_EXERCISE INSTRUCTIONS:_ Copy the data exactly, keeping every line intact.

_Saved data entries:_
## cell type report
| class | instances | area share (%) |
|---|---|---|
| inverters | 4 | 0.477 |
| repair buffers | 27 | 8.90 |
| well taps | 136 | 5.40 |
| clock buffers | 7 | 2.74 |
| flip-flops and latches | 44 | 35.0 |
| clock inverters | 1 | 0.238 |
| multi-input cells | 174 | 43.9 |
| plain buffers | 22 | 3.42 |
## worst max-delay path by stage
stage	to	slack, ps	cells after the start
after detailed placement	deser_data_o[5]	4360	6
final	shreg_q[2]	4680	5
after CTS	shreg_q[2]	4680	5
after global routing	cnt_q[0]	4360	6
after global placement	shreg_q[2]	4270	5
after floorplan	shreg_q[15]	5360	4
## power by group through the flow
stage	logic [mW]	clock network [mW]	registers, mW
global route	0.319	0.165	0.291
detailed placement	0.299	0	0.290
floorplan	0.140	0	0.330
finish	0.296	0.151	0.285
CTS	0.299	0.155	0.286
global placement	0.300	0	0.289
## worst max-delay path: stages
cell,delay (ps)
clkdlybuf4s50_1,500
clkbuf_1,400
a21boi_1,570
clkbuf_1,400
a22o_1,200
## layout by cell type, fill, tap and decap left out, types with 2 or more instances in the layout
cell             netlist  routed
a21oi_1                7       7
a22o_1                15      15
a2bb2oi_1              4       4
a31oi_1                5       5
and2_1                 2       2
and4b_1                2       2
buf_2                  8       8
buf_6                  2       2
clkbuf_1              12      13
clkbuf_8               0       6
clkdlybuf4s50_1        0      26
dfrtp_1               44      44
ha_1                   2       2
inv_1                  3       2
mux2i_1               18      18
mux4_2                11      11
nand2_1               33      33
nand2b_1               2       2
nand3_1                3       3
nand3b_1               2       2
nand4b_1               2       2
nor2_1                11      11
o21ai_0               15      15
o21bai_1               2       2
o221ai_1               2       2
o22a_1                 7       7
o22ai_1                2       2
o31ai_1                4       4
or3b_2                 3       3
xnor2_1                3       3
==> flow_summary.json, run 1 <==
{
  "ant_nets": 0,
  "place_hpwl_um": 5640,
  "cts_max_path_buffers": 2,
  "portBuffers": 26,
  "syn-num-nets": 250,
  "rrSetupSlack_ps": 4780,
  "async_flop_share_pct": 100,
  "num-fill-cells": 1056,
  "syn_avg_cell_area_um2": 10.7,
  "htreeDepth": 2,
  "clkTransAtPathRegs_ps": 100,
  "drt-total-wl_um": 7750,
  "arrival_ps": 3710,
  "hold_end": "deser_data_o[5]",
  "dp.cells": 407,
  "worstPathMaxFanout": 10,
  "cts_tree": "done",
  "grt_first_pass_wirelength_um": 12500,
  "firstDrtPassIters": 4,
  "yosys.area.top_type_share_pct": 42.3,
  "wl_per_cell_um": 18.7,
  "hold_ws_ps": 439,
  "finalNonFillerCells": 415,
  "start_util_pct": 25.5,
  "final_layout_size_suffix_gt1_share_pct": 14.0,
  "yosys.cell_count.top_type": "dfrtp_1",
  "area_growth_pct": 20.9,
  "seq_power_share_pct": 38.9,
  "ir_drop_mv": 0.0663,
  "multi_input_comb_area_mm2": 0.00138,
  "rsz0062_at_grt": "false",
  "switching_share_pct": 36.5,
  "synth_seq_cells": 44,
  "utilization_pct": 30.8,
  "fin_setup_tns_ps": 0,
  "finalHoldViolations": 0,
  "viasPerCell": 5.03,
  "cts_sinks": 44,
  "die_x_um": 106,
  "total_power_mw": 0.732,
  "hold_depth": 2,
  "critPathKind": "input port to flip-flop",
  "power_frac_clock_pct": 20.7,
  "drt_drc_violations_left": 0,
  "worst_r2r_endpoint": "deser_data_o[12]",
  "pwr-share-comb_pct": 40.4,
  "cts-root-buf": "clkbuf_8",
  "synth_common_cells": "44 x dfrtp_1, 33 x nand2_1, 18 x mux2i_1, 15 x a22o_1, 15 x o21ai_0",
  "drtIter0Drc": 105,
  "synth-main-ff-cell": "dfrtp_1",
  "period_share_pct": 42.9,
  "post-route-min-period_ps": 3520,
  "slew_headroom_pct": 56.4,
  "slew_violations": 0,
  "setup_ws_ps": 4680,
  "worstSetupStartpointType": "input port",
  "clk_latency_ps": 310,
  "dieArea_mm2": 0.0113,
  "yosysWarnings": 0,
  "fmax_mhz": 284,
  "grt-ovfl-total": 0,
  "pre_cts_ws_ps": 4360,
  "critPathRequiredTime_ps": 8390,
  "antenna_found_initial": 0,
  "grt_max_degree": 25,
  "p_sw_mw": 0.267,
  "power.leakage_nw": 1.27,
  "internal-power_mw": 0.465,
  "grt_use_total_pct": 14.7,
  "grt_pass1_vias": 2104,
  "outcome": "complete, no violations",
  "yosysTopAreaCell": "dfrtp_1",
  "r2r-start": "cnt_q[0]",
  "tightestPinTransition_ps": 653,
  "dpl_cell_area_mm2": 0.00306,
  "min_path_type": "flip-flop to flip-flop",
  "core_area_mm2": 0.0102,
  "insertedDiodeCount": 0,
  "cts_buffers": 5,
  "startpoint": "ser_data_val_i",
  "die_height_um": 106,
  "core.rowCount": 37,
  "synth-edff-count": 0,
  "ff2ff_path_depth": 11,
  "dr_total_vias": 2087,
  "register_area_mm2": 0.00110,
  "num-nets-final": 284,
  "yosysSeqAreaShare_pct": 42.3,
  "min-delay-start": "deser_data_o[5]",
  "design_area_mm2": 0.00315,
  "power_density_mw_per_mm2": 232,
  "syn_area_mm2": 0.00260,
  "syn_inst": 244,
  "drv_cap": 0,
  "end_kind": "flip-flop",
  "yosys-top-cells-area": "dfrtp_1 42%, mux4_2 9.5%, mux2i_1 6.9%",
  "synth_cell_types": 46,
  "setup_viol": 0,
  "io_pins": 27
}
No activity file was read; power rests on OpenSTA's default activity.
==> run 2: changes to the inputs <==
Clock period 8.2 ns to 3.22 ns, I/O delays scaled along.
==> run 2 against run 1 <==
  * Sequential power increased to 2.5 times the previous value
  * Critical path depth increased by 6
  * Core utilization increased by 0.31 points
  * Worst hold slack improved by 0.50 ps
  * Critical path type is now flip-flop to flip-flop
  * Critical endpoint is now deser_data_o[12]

_WRITTEN RESPONSE:_
## cell type report
| class | instances | area share (%) |
|---|---|---|
| inverters | 4 | 0.477 |
| repair buffers | 27 | 8.90 |
| well taps | 136 | 5.40 |
| clock buffers | 7 | 2.74 |
| flip-flops and latches | 44 | 35.0 |
| clock inverters | 1 | 0.238 |
| multi-input cells | 174 | 43.9 |
| plain buffers | 22 | 3.42 |
## worst max-delay path by stage
stage	to	slack, ps	cells after the start
after detailed placement	deser_data_o[5]	4360	6
final	shreg_q[2]	4680	5
after CTS	shreg_q[2]	4680	5
after global routing	cnt_q[0]	4360	6
after global placement	shreg_q[2]	4270	5
after floorplan	shreg_q[15]	5360	4
## power by group through the flow
stage	logic [mW]	clock network [mW]	registers, mW
global route	0.319	0.165	0.291
detailed placement	0.299	0	0.290
floorplan	0.140	0	0.330
finish	0.296	0.151	0.285
CTS	0.299	0.155	0.286
global placement	0.300	0	0.289
## worst max-delay path: stages
cell,delay (ps)
clkdlybuf4s50_1,500
clkbuf_1,400
a21boi_1,570
clkbuf_1,400
a22o_1,200
## layout by cell type, fill, tap and decap left out, types with 2 or more instances in the layout
cell             netlist  routed
a21oi_1                7       7
a22o_1                15      15
a2bb2oi_1              4       4
a31oi_1                5       5
and2_1                 2       2
and4b_1                2       2
buf_2                  8       8
buf_6                  2       2
clkbuf_1              12      13
clkbuf_8               0       6
clkdlybuf4s50_1        0      26
dfrtp_1               44      44
ha_1                   2       2
inv_1                  3       2
mux2i_1               18      18
mux4_2                11      11
nand2_1               33      33
nand2b_1               2       2
nand3_1                3       3
nand3b_1               2       2
nand4b_1               2       2
nor2_1                11      11
o21ai_0               15      15
o21bai_1               2       2
o221ai_1               2       2
o22a_1                 7       7
o22ai_1                2       2
o31ai_1                4       4
or3b_2                 3       3
xnor2_1                3       3
==> flow_summary.json, run 1 <==
{
  "ant_nets": 0,
  "place_hpwl_um": 5640,
  "cts_max_path_buffers": 2,
  "portBuffers": 26,
  "syn-num-nets": 250,
  "rrSetupSlack_ps": 4780,
  "async_flop_share_pct": 100,
  "num-fill-cells": 1056,
  "syn_avg_cell_area_um2": 10.7,
  "htreeDepth": 2,
  "clkTransAtPathRegs_ps": 100,
  "drt-total-wl_um": 7750,
  "arrival_ps": 3710,
  "hold_end": "deser_data_o[5]",
  "dp.cells": 407,
  "worstPathMaxFanout": 10,
  "cts_tree": "done",
  "grt_first_pass_wirelength_um": 12500,
  "firstDrtPassIters": 4,
  "yosys.area.top_type_share_pct": 42.3,
  "wl_per_cell_um": 18.7,
  "hold_ws_ps": 439,
  "finalNonFillerCells": 415,
  "start_util_pct": 25.5,
  "final_layout_size_suffix_gt1_share_pct": 14.0,
  "yosys.cell_count.top_type": "dfrtp_1",
  "area_growth_pct": 20.9,
  "seq_power_share_pct": 38.9,
  "ir_drop_mv": 0.0663,
  "multi_input_comb_area_mm2": 0.00138,
  "rsz0062_at_grt": "false",
  "switching_share_pct": 36.5,
  "synth_seq_cells": 44,
  "utilization_pct": 30.8,
  "fin_setup_tns_ps": 0,
  "finalHoldViolations": 0,
  "viasPerCell": 5.03,
  "cts_sinks": 44,
  "die_x_um": 106,
  "total_power_mw": 0.732,
  "hold_depth": 2,
  "critPathKind": "input port to flip-flop",
  "power_frac_clock_pct": 20.7,
  "drt_drc_violations_left": 0,
  "worst_r2r_endpoint": "deser_data_o[12]",
  "pwr-share-comb_pct": 40.4,
  "cts-root-buf": "clkbuf_8",
  "synth_common_cells": "44 x dfrtp_1, 33 x nand2_1, 18 x mux2i_1, 15 x a22o_1, 15 x o21ai_0",
  "drtIter0Drc": 105,
  "synth-main-ff-cell": "dfrtp_1",
  "period_share_pct": 42.9,
  "post-route-min-period_ps": 3520,
  "slew_headroom_pct": 56.4,
  "slew_violations": 0,
  "setup_ws_ps": 4680,
  "worstSetupStartpointType": "input port",
  "clk_latency_ps": 310,
  "dieArea_mm2": 0.0113,
  "yosysWarnings": 0,
  "fmax_mhz": 284,
  "grt-ovfl-total": 0,
  "pre_cts_ws_ps": 4360,
  "critPathRequiredTime_ps": 8390,
  "antenna_found_initial": 0,
  "grt_max_degree": 25,
  "p_sw_mw": 0.267,
  "power.leakage_nw": 1.27,
  "internal-power_mw": 0.465,
  "grt_use_total_pct": 14.7,
  "grt_pass1_vias": 2104,
  "outcome": "complete, no violations",
  "yosysTopAreaCell": "dfrtp_1",
  "r2r-start": "cnt_q[0]",
  "tightestPinTransition_ps": 653,
  "dpl_cell_area_mm2": 0.00306,
  "min_path_type": "flip-flop to flip-flop",
  "core_area_mm2": 0.0102,
  "insertedDiodeCount": 0,
  "cts_buffers": 5,
  "startpoint": "ser_data_val_i",
  "die_height_um": 106,
  "core.rowCount": 37,
  "synth-edff-count": 0,
  "ff2ff_path_depth": 11,
  "dr_total_vias": 2087,
  "register_area_mm2": 0.00110,
  "num-nets-final": 284,
  "yosysSeqAreaShare_pct": 42.3,
  "min-delay-start": "deser_data_o[5]",
  "design_area_mm2": 0.00315,
  "power_density_mw_per_mm2": 232,
  "syn_area_mm2": 0.00260,
  "syn_inst": 244,
  "drv_cap": 0,
  "end_kind": "flip-flop",
  "yosys-top-cells-area": "dfrtp_1 42%, mux4_2 9.5%, mux2i_1 6.9%",
  "synth_cell_types": 46,
  "setup_viol": 0,
  "io_pins": 27
}
No activity file was read; power rests on OpenSTA's default activity.
==> run 2: changes to the inputs <==
Clock period 8.2 ns to 3.22 ns, I/O delays scaled along.
==> run 2 against run 1 <==
  * Sequential power increased to 2.5 times the previous value
  * Critical path depth increased by 6
  * Core utilization increased by 0.31 points
  * Worst hold slack improved by 0.50 ps
  * Critical path type is now flip-flop to flip-flop
  * Critical endpoint is now deser_data_o[12]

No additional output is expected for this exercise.